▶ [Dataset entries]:
Context: an optimization exercise on an open-source flow, tuned for small area. The choices shown serve that exercise and are no tape-out recipe. At most, simulation tests tie the RTL to the original design; equivalence was not proved. Only the layout flow was run in runs 5 and 6; the RTL was not checked for function there. Power is estimated from default activity; no workload was simulated.

<file path="config.mk">
export PLATFORM = sky130hd
export DESIGN_NAME = execute_mc
export DESIGN_NICKNAME = execute_mc
export VERILOG_FILES = /design/flow/design.v
export SDC_FILE = /design/flow/constraint.sdc
export NUM_CORES = 4
export LEC_CHECK = 0
export CAP_MARGIN = 20
export CORE_AREA = 2 2 168 148
export CTS_BUF_LIST = sky130_fd_sc_hd__clkbuf_16
export CTS_CLUSTER_DIAMETER = 60
export CTS_CLUSTER_SIZE = 40
export DIE_AREA = 0 0 170 150
export SLEW_MARGIN = 20
</file>
<file path="flow/run.sh">
#!/bin/bash
# The standard layout (standard.sh) with two changes:
#  - synthesis maps the logic with an area-oriented ABC script (flow/abc_area.script, used
#    through ABC_AREA=1 on a copy of ORFS's scripts folder); registers are untouched;
#  - the port buffers are the smallest buffer cell, sky130_fd_sc_hd__buf_1.
set -euo pipefail
cd "$(dirname "$0")/.."
W=$PWD
rm -rf "$W/scripts_area"
cp -r "$FLOW_HOME/scripts" "$W/scripts_area"
cp "$W/flow/abc_area.script" "$W/scripts_area/abc_area.script"
export BUFFER_PORTS_ARGS="-buffer_cell sky130_fd_sc_hd__buf_1"
bash standard.sh SCRIPTS_DIR="$W/scripts_area" ABC_AREA=1 finish > standard_flow.log 2>&1
</file>
<file path="standard.sh">
#!/bin/bash
# synth_recipe.tcl (not shown) runs the flow's synth.tcl, then flattens the netlist and writes it again
# the make line also repeats each setting of config.mk as NAME=value (left out here)
make -C /OpenROAD-flow-scripts/flow DESIGN_CONFIG=/design/flow/config.mk WORK_HOME=/design/flow/orfs CLKGATE_MAP_FILE= SYNTH_SCRIPT=/design/flow/synth_recipe.tcl "${@:-finish}"
</file>
<file path="design.v">
module execute_mc #(
  parameter int N      = 64,
  parameter int MUL_EN = 1
) (
  input  logic         clk,
  input  logic         reset,
  input  logic         valid_E,
  input  logic         flush_E,
  input  logic         AluSrc,
  input  logic [3:0]   AluControl,
  input  logic         MulOp,
  input  logic [N-1:0] PC_E,
  input  logic [N-1:0] signImm_E,
  input  logic [N-1:0] readData1_E,
  input  logic [N-1:0] readData2_E,
  output logic         stall_E,
  output logic [N-1:0] PCBranch_M,
  output logic [N-1:0] aluResult_M,
  output logic [N-1:0] writeData_M,
  output logic         zero_M,
  output logic         valid_M
);
  localparam int W = 8;             
  localparam int C = N / W;         
  logic [2:0]   pc_q;               
  logic [C-1:0] ph_q;               
  logic [4:0]   rnd_q;              
  logic         cq;                 
  logic         kq;                 
  logic         amsb_q;             
  logic [1:0]   pmsb_q;             
  logic         pcq;                
  logic [1:0]   imsb_q;             
  logic         ph0, last, done, mul, pres, sub, d0, d1;
  logic [4:0]   dig;
  logic [C-1:0] bsel;
  logic [W-1:0] a_c, b_c, imm_c, pc_c, alu_b, a2_c, x1, x2, y, s, k, res;
  logic [W:0]   sum, psum;
  function automatic logic [W-1:0] pick(input logic [N-1:0] v, input logic [C-1:0] sel);
    pick = '0;
    for (int i = 0; i < C; i++) pick = pick | (v[i*W +: W] & {W{sel[i]}});
  endfunction
  function automatic logic [W:0] cla(input logic [W-1:0] p, input logic [W-1:0] q,
                                     input logic ci);
    logic [W-1:0] g, t;
    logic [W:0]   c;
    g = p & q;
    t = p ^ q;
    c[0] = ci;
    for (int i = 0; i < W; i += 4) begin
      c[i+1] = g[i]   | (t[i]   & c[i]);
      c[i+2] = g[i+1] | (t[i+1] & g[i]) | (t[i+1] & t[i] & c[i]);
      c[i+3] = g[i+2] | (t[i+2] & g[i+1]) | (t[i+2] & t[i+1] & g[i])
             | (t[i+2] & t[i+1] & t[i] & c[i]);
      c[i+4] = g[i+3] | (t[i+3] & g[i+2]) | (t[i+3] & t[i+2] & g[i+1])
             | (t[i+3] & t[i+2] & t[i+1] & g[i]) | (t[i+3] & t[i+2] & t[i+1] & t[i] & c[i]);
    end
    cla = {c[W], t ^ c[W-1:0]};
  endfunction
  assign ph_q = 8'd1 << pc_q;
  assign ph0  = ph_q[0];
  assign last = ph_q[C-1];
  assign mul  = (MUL_EN != 0) & MulOp;
  assign pres = valid_E & ~flush_E;
  assign done = last & (~mul | (rnd_q == 5'd31));
  assign stall_E = ~done;
  assign dig   = ~rnd_q;            
  assign bsel  = mul ? (8'd1 << dig[4:2]) : ph_q;
  assign a_c   = pick(readData1_E, ph_q);
  assign b_c   = pick(readData2_E, bsel);
  assign imm_c = pick(signImm_E, ph_q);
  assign pc_c  = pick(PC_E, ph_q);
  assign d0    = b_c[{dig[1:0], 1'b0}];
  assign d1    = b_c[{dig[1:0], 1'b1}];
  always_comb begin
    sub   = ~mul & (AluControl == 4'b0110);
    alu_b = AluSrc ? imm_c : b_c;
    a2_c  = {a_c[W-2:0], ph0 ? 1'b0 : amsb_q};
    x1    = a_c & {W{~mul | d0}};
    x2    = a2_c & {W{mul & d1}};
    if (mul) y = (rnd_q == 5'd0) ? '0 : {aluResult_M[W-3:0], ph0 ? 2'b00 : pmsb_q};
    else     y = alu_b ^ {W{sub}};
    s     = x1 ^ x2 ^ y;
    k     = (x1 & x2) | (x1 & y) | (x2 & y);
    sum   = cla(s, {k[W-2:0], ph0 ? 1'b0 : kq}, ph0 ? sub : cq);
    if (mul) res = sum[W-1:0];
    else begin
      case (AluControl)
        4'b0000: res = a_c & alu_b;
        4'b0001: res = a_c | alu_b;
        4'b0010: res = sum[W-1:0];
        4'b0110: res = sum[W-1:0];
        4'b0111: res = alu_b;
        4'b1100: res = ~(a_c | alu_b);
        default: res = '0;
      endcase
    end
    psum = cla(pc_c, {imm_c[W-3:0], ph0 ? 2'b00 : imsb_q}, ph0 ? 1'b0 : pcq);
  end
  always_ff @(posedge clk) begin
    if (reset) begin
      pc_q    <= '0;
      rnd_q   <= '0;
      valid_M <= 1'b0;
    end else begin
      if (pres & ~done) begin
        pc_q  <= pc_q + 3'd1;
        rnd_q <= rnd_q + {4'd0, last};
      end else begin
        pc_q  <= '0;
        rnd_q <= '0;
      end
      valid_M <= pres & done;
    end
  end
  always_ff @(posedge clk) begin
    cq          <= sum[W];
    kq          <= k[W-1];
    amsb_q      <= a_c[W-1];
    pmsb_q      <= aluResult_M[W-1:W-2];
    pcq         <= psum[W];
    imsb_q      <= imm_c[W-1:W-2];
    aluResult_M <= {res, aluResult_M[N-1:W]};
    PCBranch_M  <= {psum[W-1:0], PCBranch_M[N-1:W]};
    writeData_M <= readData2_E;
  end
  assign zero_M = (aluResult_M == '0);
endmodule
</file>
<file path="constraint.sdc">
create_clock -name core_clock -period 7.0 [get_ports {clk}]
set_input_delay 1.4000 -clock core_clock [delete_from_list [all_inputs] [get_ports {clk}]]
set_output_delay 1.4000 -clock core_clock [all_outputs]
set_load 0.01 [all_outputs]
</file>
<file path="flow/abc_area.script">
strash
&get -n
&fraig -x
&put
scorr
dc2
dretime
strash
&get -n
&dch -f
&nf
&put
topo
stime -c
</file>
==> impl_metrics.json, run 1 <==
{
  "yosys.area.top_type": "dfxtp_1",
  "synthXorXnorAreaFrac_pct": 1.22,
  "worstHoldStart": "PCBranch_M[25]",
  "drc": 0,
  "synth.area.mux_share_pct": 0.157,
  "synthArstFlopShare_pct": 0,
  "diodes": 0,
  "postRouteAntennaNets": 0,
  "synth_nets": 926,
  "period_needed_ns": 5.85,
  "start_util_pct": 30.1,
  "die_area_um2": 25500,
  "first_pass_iters": 9,
  "htreeDepth": 1,
  "final_cells": 1427,
  "syn2layout_area_growth_pct": 39.5,
  "gp_congestion": 0.954,
  "placed_cells": 1402,
  "die_y_um": 150,
  "critPathKind": "primary input to register",
  "status": "complete, no violations",
  "slew_violations": 0,
  "synth-compound-area-share_pct": 19.1,
  "clock.fmax_mhz": 171,
  "synth_fa_ha_area_share_pct": 7.52,
  "synth_top_family_by_area": "compound AO/OA/AOI/OAI gates",
  "finalCritPeriodShare_pct": 83.5,
  "grt_max_degree": 39,
  "holdWs_ns": 0.347,
  "core_area_um2": 23900,
  "cts_sinks": 209,
  "worst_slew_pin_slew_ns": 0.802,
  "hpwl_um": 26600,
  "clk_pin_slew_ns": 0.09,
  "grt.overflow.total": 0,
  "timing.rr.end": "aluResult_M[63]",
  "antenna_found_initial": 0,
  "drt-vias-per-instance": 5.32,
  "synth.top_cell.area_share_pct": 58.2,
  "numCtsBuffers": 15,
  "final_nets": 1419,
  "synthCells": 624,
  "die_w_um": 170,
  "ys_seq_area_share_pct": 58.2,
  "ctsHoldBuffers": 0,
  "synthTopCellsByArea": "dfxtp_1 (58%), a222oi_1 (8.6%), ha_1 (4.2%)",
  "track_usage_pct": 24.3,
  "cts_tree": "done",
  "max-cap-violations": 0,
  "rrSetupSlack_ns": 1.44,
  "cts_buffer_depth": 3,
  "ys_warn_count": 1,
  "crit_fanout": 8,
  "grt_pass1_vias": 7184,
  "power_per_cell_area_nw_per_um2": 308,
  "power.leakage_nw": 3.71,
  "hold-path-cell-count": 0,
  "vdd_drop_max_uv": 153,
  "setup_viol": 0,
  "slew_headroom_pct": 46.5,
  "io_pins": 461,
  "synthSimpleGateAreaFrac_pct": 12.6,
  "crit_required_ns": 7.38,
  "synth_edf_count": 0,
  "worst_r2r_path_depth": 23,
  "reg2reg_from": "pc_q[0]",
  "rsz0062_at_grt": "false",
  "port_buffers": 460,
  "vias": 7590,
  "end_kind": "register",
  "wl_per_cell_um": 22.8,
  "tns_ns": 0,
  "fin_skew_ns": 0.0406,
  "routed_wl_um": 32500,
  "clock_latency_ns": 0.51,
  "root_buffer": "clkbuf_16",
  "synth_area_per_cell_um2": 11.5,
  "worstSetupStartpointType": "primary input",
  "cts_resized": 0,
  "hp-class": "register to register",
  "synth_seq_cells": 209,
  "hold_violations": 0,
  "drive_above_1_share_pct": 3.91,
  "drt_first_iter_violations": 931,
  "grt_pass1_wl_um": 45300,
  "cts_setup_buffers": 0,
  "placementRows": 53,
  "holdPathEnd": "PCBranch_M[17]",
  "yosysUniqueCellTypes": 42,
  "synthesis.area_um2": 7190,
  "synth_flop_cell": "dfxtp_1",
  "post-route-util_pct": 42.0,
  "arrival_ns": 6.23
}
-- flip-flops by register name, indices dropped and copies added, names as in the netlist --
| signal | count |
|---|---|
| PCBranch_M | 64 |
| aluResult_M | 64 |
| amsb_q | 1 |
| cq | 1 |
| imsb_q | 2 |
| kq | 1 |
| pc_q | 3 |
| pcq | 1 |
| pmsb_q | 2 |
| rnd_q | 5 |
| valid_M | 1 |
| writeData_M | 64 |
-- cells in the final DEF (no fill, tap or decap), drive strengths merged, types with 22 or more instances in the layout --
| master | count |
|---|---|
| clkinv | 28 |
| nand3 | 24 |
| nand2 | 22 |
| o21ai | 22 |
| a22oi | 33 |
| nor2 | 39 |
| and3 | 22 |
| ha | 24 |
| buf | 476 |
| a222oi | 62 |
| dfxtp | 209 |
-- cells in the mapped netlist (all sizes together) (5+ instances only) --
cell,n
a211oi,7
a21oi,17
a221oi,5
a222oi,62
a22oi,33
and2,15
and3,22
clkinv,23
dfxtp,209
fa,12
ha,24
nand2,22
nand2b,8
nand3,24
nor2,39
nor2b,7
nor4,17
o21ai,22
o2bb2ai,5
o32ai,5
xnor2,5
xor2,5
-- per-stage QoR --
stage	power (mW)	setup WS, ns	area [µm²]
floorplan	1.78	1.47	7190
global placement	2.12	0.935	9430
detailed placement	2.12	0.753	9430
CTS	3.12	1.25	10000
global route	3.25	0.783	10000
finish	3.09	1.15	10000
-- how the worst max path moves through the flow --
stage,from,to,cells past startpoint
after CTS,MulOp,aluResult_M[63],20
final,MulOp,aluResult_M[63],20
after floorplan,MulOp,aluResult_M[61],18
after global placement,MulOp,aluResult_M[63],20
after detailed placement,MulOp,aluResult_M[63],20
after global routing,MulOp,aluResult_M[63],20
-- report_power, final --
part | internal (mW) | switching [mW] | leakage, nW | total, mW
Clock | 0.486 | 0.514 | 0.279 | 1.00
Sequential | 1.41 | 0.136 | 1.76 | 1.54
Combinational | 0.197 | 0.354 | 1.67 | 0.551
-- cells by family (layout without fill, tap and decap cells) --
group / count (synthesis) / after routing
xor gates and xnor gates: 10 / 10
and+or+nand+nor: 172 / 172
buffers and inverters: 23 / 524
DFF: 209 / 209
AOI/OAI and AO/OA: 173 / 173
adders and majority gates: 36 / 36
muxes: 1 / 1
-- worst max-delay path: stages --
cell and delay, ns:
buf_1 0.31, nand2_1 0.20, o2bb2ai_1 0.62, a222oi_1 0.23, and3_1 0.26, nand3b_1 0.08
nand3_1 0.08, a211oi_1 0.22, buf_4 0.19, and3_1 0.19, fa_1 0.45, ha_1 0.28
a31o_1 0.17, a21oi_1 0.25, o21bai_1 0.14, a21oi_1 0.28, o21ai_0 0.16, and2_0 0.22
o21a_1 0.20, o32ai_1 0.25
-- layer usage --
layer | wire length (µm) | track usage [%] | vias up
li1 | - | - | 3439
met3 | 3590 | 7.54 | 52
met1 | 13300 | 31.3 | 3605
met4 | 837 | 6.62 | 2
met2 | 14700 | 39.5 | 492
met5 | 37 | 1.19 | -
-- area by class of cell --
class | instances | area (µm²)
sequential | 209 | 4180
clock buffer | 15 | 375
clock inverter | 10 | 226
multi-input combinational | 392 | 2930
tap | 302 | 378
timing repair buffer | 476 | 1850
inverter | 23 | 86.3
fill | 2356 | 13800
==> inputs of run 2 (changes only) <==
==> flow/run.sh (replaced) <==
#!/bin/bash
# The standard layout (standard.sh) with these changes:
#  - synthesis maps the logic with an area-oriented ABC script (flow/abc_area.script, used
#    through ABC_AREA=1 on a copy of ORFS's scripts folder); registers are untouched;
#  - the port buffers are the smallest buffer cell, sky130_fd_sc_hd__buf_1;
#  - clock tree synthesis inserts no dummy loads (CTS_ARGS replaces its arguments);
#  - synthesis leaves adders to ABC (no full/half-adder cell extraction: ADDER_MAP_FILE empty).
set -euo pipefail
cd "$(dirname "$0")/.."
W=$PWD
rm -rf "$W/scripts_area"
cp -r "$FLOW_HOME/scripts" "$W/scripts_area"
cp "$W/flow/abc_area.script" "$W/scripts_area/abc_area.script"
export CTS_ARGS="-sink_clustering_enable -repair_clock_nets -sink_clustering_size 8 -sink_clustering_max_diameter 60 -buf_list sky130_fd_sc_hd__clkbuf_4 -dont_use_dummy_load"
export BUFFER_PORTS_ARGS="-buffer_cell sky130_fd_sc_hd__buf_1"
bash standard.sh SCRIPTS_DIR="$W/scripts_area" ABC_AREA=1 ADDER_MAP_FILE= finish > standard_flow.log 2>&1
--- a/config.mk
+++ b/config.mk
@@ -8,7 +8,5 @@
 export CAP_MARGIN = 20
 export CORE_AREA = 2 2 168 148
-export CTS_BUF_LIST = sky130_fd_sc_hd__clkbuf_16
-export CTS_CLUSTER_DIAMETER = 60
-export CTS_CLUSTER_SIZE = 40
 export DIE_AREA = 0 0 170 150
+export GPL_ROUTABILITY_DRIVEN = 0
 export SLEW_MARGIN = 20
==> impl_metrics.json, run 2 <==
{
  "synth_seq_cells": 209,
  "cts_buffer_depth": 3,
  "timing.rr.end": "aluResult_M[63]",
  "start_util_pct": 30.0,
  "setup_viol": 0,
  "arrival_ns": 6.12,
  "worstHoldStart": "PCBranch_M[34]",
  "numCtsBuffers": 30,
  "drt-vias-per-instance": 5.26,
  "vdd_drop_max_uv": 89.9,
  "ys_top_cells_by_count": "dfxtp_1 (209), a222oi_1 (52), nor2_1 (40), nand2_1 (37), a22oi_1 (33)",
  "clock_latency_ns": 0.67,
  "critPathKind": "primary input to register",
  "ys_warn_count": 1,
  "worst_r2r_path_depth": 17,
  "hpwl_um": 24400,
  "ys_seq_area_share_pct": 58.5,
  "grt_pass1_vias": 7203,
  "cts_sinks": 209,
  "worst_slew_pin_slew_ns": 0.764,
  "synthCells": 642,
  "worstSetupStartpointType": "primary input",
  "rrSetupSlack_ns": 1.69,
  "worst_slack_ns": 1.38,
  "root_buffer": "clkbuf_4",
  "layout_commonest_cell": "buf_1",
  "synthesis.area_um2": 7160,
  "syn2layout_area_growth_pct": 34.3,
  "io_pins": 461,
  "routed_wl_um": 29900,
  "grt_max_degree": 26,
  "clock.fmax_mhz": 178,
  "synth.most_common_cell": "dfxtp_1",
  "die_w_um": 170,
  "end_kind": "register",
  "holdPathEnd": "PCBranch_M[26]",
  "die_y_um": 150,
  "crit_fanout": 10,
  "cts_resized": 0,
  "hold-path-cell-count": 0,
  "synth.top_cell.area_share_pct": 58.5,
  "power_per_cell_area_nw_per_um2": 282,
  "vias": 7604,
  "die_area_um2": 25500,
  "placed_cells": 1416,
  "htreeDepth": 1,
  "fin_skew_ns": 0.0829,
  "drt_first_iter_violations": 726,
  "grt.overflow.total": 0,
  "drc": 0,
  "reg.largest.list": "PCBranch_M: 64 flops, aluResult_M: 64 flops, writeData_M: 64 flops",
  "nFillCells": 2441,
  "synth_edf_count": 0,
  "final_cells": 1447,
  "max-cap-violations": 0,
  "synthTopCellsByArea": "dfxtp_1 (58%), a222oi_1 (7.3%), a22oi_1 (3.5%)",
  "power.leakage_nw": 3.36,
  "slew_headroom_pct": 49.1,
  "post-route-util_pct": 40.2,
  "p_total_mw": 2.71,
  "reg2reg_from": "pc_q[2]",
  "port_buffers": 460,
  "status": "complete, no violations",
  "track_usage_pct": 22.2,
  "placementRows": 53,
  "rsz0062_at_grt": "false",
  "synthArstFlopShare_pct": 0,
  "synth_flop_cell": "dfxtp_1",
  "yosys.area.top_type": "dfxtp_1",
  "drive_above_1_share_pct": 4.20,
  "dp_slack_ns": 0.906,
  "core_area_um2": 23900,
  "ctsHoldBuffers": 0,
  "hold_violations": 0,
  "cts_setup_buffers": 0,
  "tns_ns": 0,
  "cts_tree": "done",
  "synth_area_per_cell_um2": 11.1,
  "clk_pin_slew_ns": 0.10,
  "post_dp_cell_area_um2": 9370,
  "final_cell_mix": "buf_1 (460), dfxtp_1 (209), a222oi_1 (52)",
  "holdWs_ns": 0.345,
  "postRouteAntennaNets": 0,
  "final_nets": 1412,
  "crit_required_ns": 7.50,
  "synth_nets": 908,
  "fin_area_um2": 9610,
  "grt_pass1_wl_um": 42600,
  "hp-class": "register to register",
  "yosysUniqueCellTypes": 48,
  "antenna_found_initial": 1,
  "finalCritPeriodShare_pct": 80.2,
  "period_needed_ns": 5.62,
  "slew_violations": 0,
  "wl_per_cell_um": 20.7,
  "first_pass_iters": 8
}
## run 2: worst max-delay path by stage
| stage | startpoint | endpoint | slack [ns] |
|---|---|---|---|
| detailed placement | MulOp | aluResult_M[63] | 0.91 |
| floorplan | pc_q[1] | pcq | 1.79 |
| global route | MulOp | aluResult_M[63] | 0.99 |
| global placement | MulOp | aluResult_M[63] | 1.06 |
| CTS | MulOp | aluResult_M[63] | 1.55 |
| finish | MulOp | aluResult_M[63] | 1.38 |
## run 2: kinds of logic after synthesis
logic type               share of synthesized area [%]
AND/OR/NAND/NOR                                   13.6
buffers and inverters                            0.577
multiplexers                                      1.42
AO/OA/AOI/OAI                                     20.0
adder cells (fa/ha/maj)                           1.26
XOR/XNOR                                          4.72
flip-flops                                        58.5
## run 2: worst max-delay path, cell delays in order
cell      delay [ns]
buf_1           0.36
clkinv_1        0.39
a32o_1          0.44
a222oi_1        0.39
nand3_1         0.15
a22o_1          0.28
nor2_1          0.54
nor2_1          0.19
xor2_1          0.21
xnor2_1         0.24
xnor2_1         0.13
o21a_1          0.14
o21ai_0         0.28
a21oi_1         0.16
o21a_1          0.22
o21bai_1        0.26
a21oi_1         0.12
o32ai_1         0.21
## run 2: routing by layer
| layer | share of wire (%) | wire [µm] | vias up | GRT usage, % |
|---|---|---|---|---|
| met5 | 0 | 0 | - | 0 |
| met4 | 2.2 | 654 | 0 | 6.32 |
| met2 | 49 | 14800 | 434 | 39.5 |
| met1 | 40 | 11800 | 3580 | 27.0 |
| li1 | - | - | 3545 | - |
| met3 | 8.9 | 2660 | 45 | 4.84 |
## run 2: area by class of cell
class	instances	area, µm²	share of cell area (%)
repair buffers	472	1820	18.9
well taps	302	378	3.93
diodes	1	2.50	0.0260
inverters	11	41.3	0.430
flip-flops and latches	209	4180	43.5
clock buffers	30	225	2.34
multi-input cells	422	2960	30.8
## run 2: power by group
group          switching, mW  internal (mW)  total [mW]
Sequential             0.150           1.42        1.57
Clock                  0.370          0.196       0.566
Combinational          0.363          0.211       0.574
Total                  0.882           1.82        2.71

▶ [YOUR TASK]:
Copy out every line of the data that includes the word "yosysUniqueCellTypes".

▶ [SOLUTION TO THIS PROBLEM]:
  "yosysUniqueCellTypes": 42,
  "yosysUniqueCellTypes": 48,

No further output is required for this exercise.